Wing había dejado de escuchar a Ndavu..., salvado por una discusión fuera en el vestíbulo. Un hombre estaba gritando furioso. Una mujer suplicaba. Daisy.

—Disculpe —dijo, y se alejó de Ndavu.

El hombre furioso era el fulgoescultor, McCauley.

—No, no me iré sin ti. —Tenía aproximadamente la edad de Wing, quizá unos pocos años más. Pero en su pelo castaño había estrías grises. Podría haber sido considerado apuesto a un nivel algo tosco, pero su traje azul y plata estaba cinco años pasado de moda, y sudaba.

—Por el amor de Dios, Jimmy, ¿quieres parar? —Daisy sujetaba un gabán entre las manos y parecía intentar conseguir que el otro se lo pusiera—. Vete a casa. Por favor. Este no es el momento.

—Dime cuándo entonces. No pienso seguir retrasándolo.

—¿Ocurre algo? —Wing avanzó de puntillas. Si la cosa se resolvía en una pelea, pensaba que podría mantener las cosas en su sitio los pocos segundos que serían necesarios para que llegaran refuerzos. Pero en realidad era ridículo; la gente en Portsmouth ya no se peleaba. Podía oír a alguien correr hacia el vestíbulo desde la cocina. Un grupo de gente se arracimó al pie de la escalera. Todo iría bien, pensó—. ¿Daisy? —Sin embargo, era una maldita molestia.

Se sintió impresionado por la reacción de ella. Daisy retrocedió ante él como si fuera una visión surgida de su peor pesadilla, y luego se hundió en una silla y dijo:

—Oh, Jimmy.

Algo en la forma en que pronunció su nombre paralizó a Wing. Parecía como a punto de echarse a llorar.

—Lo siento —dijo McCauley. Tomó el gabán de sus manos inertes y la besó rápidamente en la mejilla. Wing deseó arrojarle al suelo pero descubrió que no podía moverse. Nadie en la habitación se movió, excepto el desconocido al que su esposa había llamado Jimmy. Durante toda la noche había captado una tensión en la fiesta pero, como un estúpido, la había interpretado de una forma completamente errónea. Todo el mundo lo sabía; si él hacía algún movimiento, podían echarse a reír.
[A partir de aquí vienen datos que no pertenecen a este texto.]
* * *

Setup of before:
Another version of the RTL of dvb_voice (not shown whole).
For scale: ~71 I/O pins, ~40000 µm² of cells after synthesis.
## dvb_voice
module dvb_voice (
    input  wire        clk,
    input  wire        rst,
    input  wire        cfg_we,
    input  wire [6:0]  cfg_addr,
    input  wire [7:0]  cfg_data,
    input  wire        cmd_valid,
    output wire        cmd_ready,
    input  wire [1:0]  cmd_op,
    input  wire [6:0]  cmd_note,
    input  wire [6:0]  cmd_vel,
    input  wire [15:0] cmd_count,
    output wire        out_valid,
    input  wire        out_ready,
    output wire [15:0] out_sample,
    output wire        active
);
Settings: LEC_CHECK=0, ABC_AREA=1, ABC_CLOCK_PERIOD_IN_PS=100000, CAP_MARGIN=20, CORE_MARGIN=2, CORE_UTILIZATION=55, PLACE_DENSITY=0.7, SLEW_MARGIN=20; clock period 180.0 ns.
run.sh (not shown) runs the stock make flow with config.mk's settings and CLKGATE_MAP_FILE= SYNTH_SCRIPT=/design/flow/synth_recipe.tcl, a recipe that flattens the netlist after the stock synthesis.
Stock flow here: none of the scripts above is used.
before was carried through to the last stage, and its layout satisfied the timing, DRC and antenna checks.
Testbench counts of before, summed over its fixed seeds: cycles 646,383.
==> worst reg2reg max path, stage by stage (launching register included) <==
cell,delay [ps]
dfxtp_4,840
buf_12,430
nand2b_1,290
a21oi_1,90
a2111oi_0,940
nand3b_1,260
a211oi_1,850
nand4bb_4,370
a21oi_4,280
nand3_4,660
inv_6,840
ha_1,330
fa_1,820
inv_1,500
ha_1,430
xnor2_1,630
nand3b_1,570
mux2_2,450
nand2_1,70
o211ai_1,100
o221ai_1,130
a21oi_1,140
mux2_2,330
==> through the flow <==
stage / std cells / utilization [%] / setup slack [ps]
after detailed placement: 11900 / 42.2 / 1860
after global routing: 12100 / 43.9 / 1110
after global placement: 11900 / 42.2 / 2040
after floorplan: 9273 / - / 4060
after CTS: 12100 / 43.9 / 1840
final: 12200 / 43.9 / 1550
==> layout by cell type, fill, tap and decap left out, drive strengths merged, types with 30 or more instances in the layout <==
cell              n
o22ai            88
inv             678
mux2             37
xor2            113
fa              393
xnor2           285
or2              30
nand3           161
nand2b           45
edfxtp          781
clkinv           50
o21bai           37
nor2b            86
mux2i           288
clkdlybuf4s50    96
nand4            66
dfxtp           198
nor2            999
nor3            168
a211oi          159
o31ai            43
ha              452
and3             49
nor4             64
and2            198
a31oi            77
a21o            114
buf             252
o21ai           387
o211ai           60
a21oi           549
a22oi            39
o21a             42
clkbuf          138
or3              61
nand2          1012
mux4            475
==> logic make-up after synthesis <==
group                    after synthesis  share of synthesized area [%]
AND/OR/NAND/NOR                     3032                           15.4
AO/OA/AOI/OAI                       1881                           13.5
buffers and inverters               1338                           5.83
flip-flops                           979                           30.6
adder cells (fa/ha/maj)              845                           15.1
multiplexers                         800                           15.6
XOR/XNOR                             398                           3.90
From an optimization exercise on the open Yosys and OpenROAD flow, aimed at small area, a short achievable clock period and few clock cycles; shortcuts taken in it are not production practice.
Only simulation tests tie the RTL to the original design; equivalence was not proved.

==> flow/design.v, too long to show whole: its modules and the start of the top module <==
// module phase_step: 75 lines
// module add_rc: 19 lines
// module add_cs: 30 lines
// module inc_blk: 25 lines
// module osc_front: 14 lines
// module osc_mid: 15 lines
// module round24: 22 lines
// module sq_v: 769 lines
// module quant: 25 lines
// module ahb1_refill: 99 lines
module ahb1_refill (
    input  wire        clk,
    input  wire        rst,         
    input  wire        start,       
    input  wire        half,        
    input  wire        depth32,     
    input  wire        wave,        
    input  wire [31:0] inc,         
    output wire        ready,
    output wire        done,
    output wire [31:0] phase,
    output wire        mem_we,
    output wire [9:0]  mem_addr,
    output wire [15:0] mem_wdata
);
  // ...
==> flow/flow/run.sh <==
#!/bin/bash
# The standard layout (the standard.sh), with two changes to how it is
# made: the ports are buffered with buf_2 rather than the resizer's default
# choice, and repair_timing aims at a setup slack of at least
# SETUP_SLACK_MARGIN ns at the design's own clock period and constraints.
set -euo pipefail
export SETUP_SLACK_MARGIN=79
export BUFFER_PORTS_ARGS="-buffer_cell sky130_fd_sc_hd__buf_2"
bash standard.sh > standard_flow.log 2>&1
==> flow/standard.sh <==
#!/bin/bash
# synth_recipe.tcl (not shown) runs the flow's synth.tcl, then flattens the netlist and writes it again
# the make line also repeats each setting of config.mk as NAME=value (left out here)
make -C /OpenROAD-flow-scripts/flow DESIGN_CONFIG=/design/flow/config.mk WORK_HOME=/design/flow/orfs CLKGATE_MAP_FILE= SYNTH_SCRIPT=/design/flow/synth_recipe.tcl "${@:-finish}"
==> flow/config.mk <==
export PLATFORM = sky130hd
export DESIGN_NAME = ahb1_refill
export DESIGN_NICKNAME = ahb1_refill
export VERILOG_FILES = /design/flow/design.v
export SDC_FILE = /design/flow/constraint.sdc
export NUM_CORES = 4
export LEC_CHECK = 0
export ABC_AREA = 1
export CAP_MARGIN = 20
export CORE_MARGIN = 2
export CORE_UTILIZATION = 60
export PLACE_DENSITY = 0.7
export SLEW_MARGIN = 20
==> flow/constraint.sdc <==
create_clock -name core_clock -period 100.0 [get_ports {clk}]
set_input_delay 20.0000 -clock core_clock [delete_from_list [all_inputs] [get_ports {clk}]]
set_output_delay 20.0000 -clock core_clock [all_outputs]
set_load 0.01 [all_outputs]
==> run notes, run 1 <==
The worst reg2reg path depth is 94. The most critical setup path has its endpoint at mem_addr[8]. Once the clock tree was built, the setup fixing pass inserted 18 buffers. The peak fanout along the critical path works out to 2.

After layout, the worst setup slack is 78.99 ns. The number of antenna diodes in the final layout is 0. The critical path is of the register to output pin type. The minimum hold slack was 0.485 ns. The worst hold path terminates at r2[47]$_DFF_P_. In this run the remaining antenna-violating nets after routing total 0. Cell with the largest stage delay on the worst path: edfxtp_1. The logs give 41600 um^2 for the area of the die and 3213 for the synthesized instance count. The number of flops mapped to enable cells by yosys came out at 51. The core region area was 39500 um^2. Pin placement for this block handled 99 I/O pins. The multi-input gate share of the layout cell area is 68.5%, and the post-detailed-routing wire length is 71500 um. The final count of pins violating max slew is 0. The proportion of cell area occupied by registers is 15.4%. The post-CTS resize count was 83. The endpoint identified for the worst register-to-register timing path is ph_r[9]$_SDFFE_PP0P_.

The number of clock buffers in the layout is 18, and the x dimension of the die is 204 um. The first-pass GRT wire length was 113000 um. The total of max-cap violations came out at 0. The worst min-delay path category is register to register.

Setup violations remaining at the end of the flow were counted as 0. The tools report the achievable frequency as 0.0476 GHz. The number of cells on the worst hold path is 1.

Each instance of the synthesized netlist takes up on average 7.46 um^2. Once placement completed, the tool counted placed cells totaling 3730. Synthesis instantiated 63 different standard cells from the library. In this run the deepest clock path goes through 2 buffers. The run finished with no timing, DRC or antenna violations. 2420 cells are multi-input combinational gates. The shortest period the worst path allows is 21.01 ns. The met2 layer wire length in the routed design came out at 33500 um.
Testbench counts, summed over its fixed seeds: cycles 49,544.
==> module add_cs, before the edit <==
module add_cs #(parameter W = 24, parameter B = 8) (
    input  wire [W-1:0] a,
    input  wire [W-1:0] b,
    input  wire         ci,
    output wire [W-1:0] s,
    output wire         co
);
    localparam NB = (W + B - 1) / B;
    wire [NB:0] c;
    assign c[0] = ci;
    genvar k;
    generate
        for (k = 0; k < NB; k = k + 1) begin : blk
            localparam LO = k * B;
            localparam HI = (LO + B > W) ? W : LO + B;
            if (k == 0) begin : first
                add_rc #(.W(HI - LO)) u (.a(a[HI-1:LO]), .b(b[HI-1:LO]), .ci(c[0]),
                                         .s(s[HI-1:LO]), .co(c[1]));
            end else begin : sel
                wire [HI-LO-1:0] s0, s1;
                wire             c0, c1;
                add_rc #(.W(HI - LO)) u0 (.a(a[HI-1:LO]), .b(b[HI-1:LO]), .ci(1'b0), .s(s0), .co(c0));
                add_rc #(.W(HI - LO)) u1 (.a(a[HI-1:LO]), .b(b[HI-1:LO]), .ci(1'b1), .s(s1), .co(c1));
                assign s[HI-1:LO] = c[k] ? s1 : s0;
                assign c[k + 1]   = c[k] ? c1 : c0;
            end
        end
    endgenerate
    assign co = c[NB];
endmodule
From an optimization exercise on the open Yosys and OpenROAD flow, aimed at small area and a short achievable clock period; shortcuts taken in it are not production practice. Function was checked by simulation only, so behaviour that the tests miss may differ from the original. Power and IR drop assume default switching activity.

## run 1
==> flow/design.v (excerpt) <==
module vm5f_core (
    input  wire         clk,
    input  wire         rst,             
    input  wire         rx_valid,
    input  wire [7:0]   rx_data,
    input  wire         rx_last,
    output wire         rx_ready,
    output reg          rsp_valid,
    output wire [2:0]   rsp_err,
    output wire [7:0]   rsp_addr,
    output wire [7:0]   rsp_cmd,
    output wire [7:0]   rsp_len,
    output wire [7:0]   rsp_chk,
    output wire [7:0]   rsp_chk_calc,
    output reg          rsp_chk_ok,
    output reg          rsp_tag,
    output reg  [2:0]   last_err,
    input  wire         enc_valid,
    output reg          enc_ready,
    input  wire [7:0]   enc_cmd,
    input  wire [7:0]   enc_addr,
    input  wire [4:0]   enc_n,
    input  wire [207:0] enc_payload,     
    output reg          tx_valid,
    output reg  [7:0]   tx_data,
    output reg          tx_last,
    input  wire         tx_ready,
    output reg          refused,
    input  wire         tick,            
    input  wire         ovr_n,           
    output reg          act,             
    output reg  [1:0]   ls,
    output reg  [3:0]   fifo_count,
    output reg  [7:0]   cur_ant,
    output reg  [15:0]  cur_pc,
    output reg  [95:0]  cur_epc
);
Size: roughly 4,800 cells after synthesis, ~1,600 flip-flops, about 430 I/O pins.
export LEC_CHECK = 0
export CAP_MARGIN = 20
export CORE_MARGIN = 2
export CORE_UTILIZATION = 40
export SLEW_MARGIN = 20
export SYNTH_HIERARCHICAL = 1
export SYNTH_MINIMUM_KEEP_SIZE = 0
create_clock -name core_clock -period 10.0 [get_ports {clk}]
standard.sh (not shown) runs the stock make flow with config.mk's settings and CLKGATE_MAP_FILE= SYNTH_SCRIPT=/design/flow/synth_recipe.tcl, a recipe that flattens the netlist after the stock synthesis.
==> flow/flow/run.sh <==
#!/bin/bash
# Standard ORFS layout, with plain buffers on the ports, a clock tree with
# larger sink clusters and no dummy loads, and repair_timing aiming further
# below the clock period.
set -euo pipefail
bash standard.sh "BUFFER_PORTS_ARGS=-buffer_cell sky130_fd_sc_hd__buf_2" \
  "CTS_ARGS=-sink_clustering_enable -repair_clock_nets -sink_clustering_size 28 -sink_clustering_max_diameter 90 -buf_list sky130_fd_sc_hd__clkbuf_16 -dont_use_dummy_load" \
  SETUP_SLACK_MARGIN=6.8 finish > standard_flow.log 2>&1
Modified inputs, run 2 compared to run 1
==> flow/flow/run.sh <==
#!/bin/bash
# Standard ORFS layout, with plain buffers on the ports, a clock tree with
# larger sink clusters and no dummy loads, and repair_timing aiming further
# below the clock period.
set -euo pipefail
bash standard.sh "BUFFER_PORTS_ARGS=-buffer_cell sky130_fd_sc_hd__buf_2" \
  "CTS_ARGS=-sink_clustering_enable -repair_clock_nets -sink_clustering_size 25 -sink_clustering_max_diameter 80 -buf_list sky130_fd_sc_hd__clkbuf_16 -dont_use_dummy_load" \
  SETUP_SLACK_MARGIN=7.0 finish > standard_flow.log 2>&1
diff --git a/flow/config.mk b/flow/config.mk
--- a/flow/config.mk
+++ b/flow/config.mk
@@ -9,3 +9,3 @@
 export CORE_MARGIN = 2
-export CORE_UTILIZATION = 40
+export CORE_UTILIZATION = 60
 export SLEW_MARGIN = 20
Notes after the runs:
Delta (run 2 minus run 1): maximum net fanout on the critical path fell by 1, detailed-placement wirelength estimate moved down, global-route usage higher, total power shows an increase of about 1%.
Of the two values seen for cell at the slowest stage of the critical path, or4_4 was produced by run 2 and dfxtp_4 by run 1.
[compare] base=run 1 new=run 2: amount of wire on met2 after detailed routing has decreased; smallest setup slack after layout moved down; total length of routed wires lost about 2.2%.
Run 2 reports its leading cell type in the layout, fill and taps excluded as a22o_1 while run 1 reports dfxtp_1.
Summary of run 2 over run 1: utilization went up by 23 points; area added between synthesis and finish went down by 0.29 points; power share of the clock group went up by 0.3 points.
Between run 1 and run 2, the worst path required time is higher for run 2.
—¿No deberíamos...? —McCauley estaba murmurando algo; su mano estaba en la puerta—. Lo siento.

—Tú no sales, ¿verdad? —Wing se sintió orgulloso de lo firme que era su voz. Los hombros de Daisy se estremecían pero sus ojos estaban secos. Su escultor no dijo nada; ni siquiera se detuvo para ponerse el gabán. Cuando la puerta se cerró tras él, Wing sintió una urgencia peculiar de llamar a Congemi de entre la multitud y hacer que él tomara la responsabilidad sobre aquel ciudadano del estado mundial de la información. Este nuevo mundo perfecto estaba lleno de gente que no tenía la menor idea de cómo actuar en público.

—¿Daisy?

Ella no le miró. Aunque él tenía la sensación como si estuviera de pie completamente desnudo en medio del vestíbulo de la histórica casa Piscataqua, se dio cuenta de que nadie le estaba mirando. Excepto Ndavu.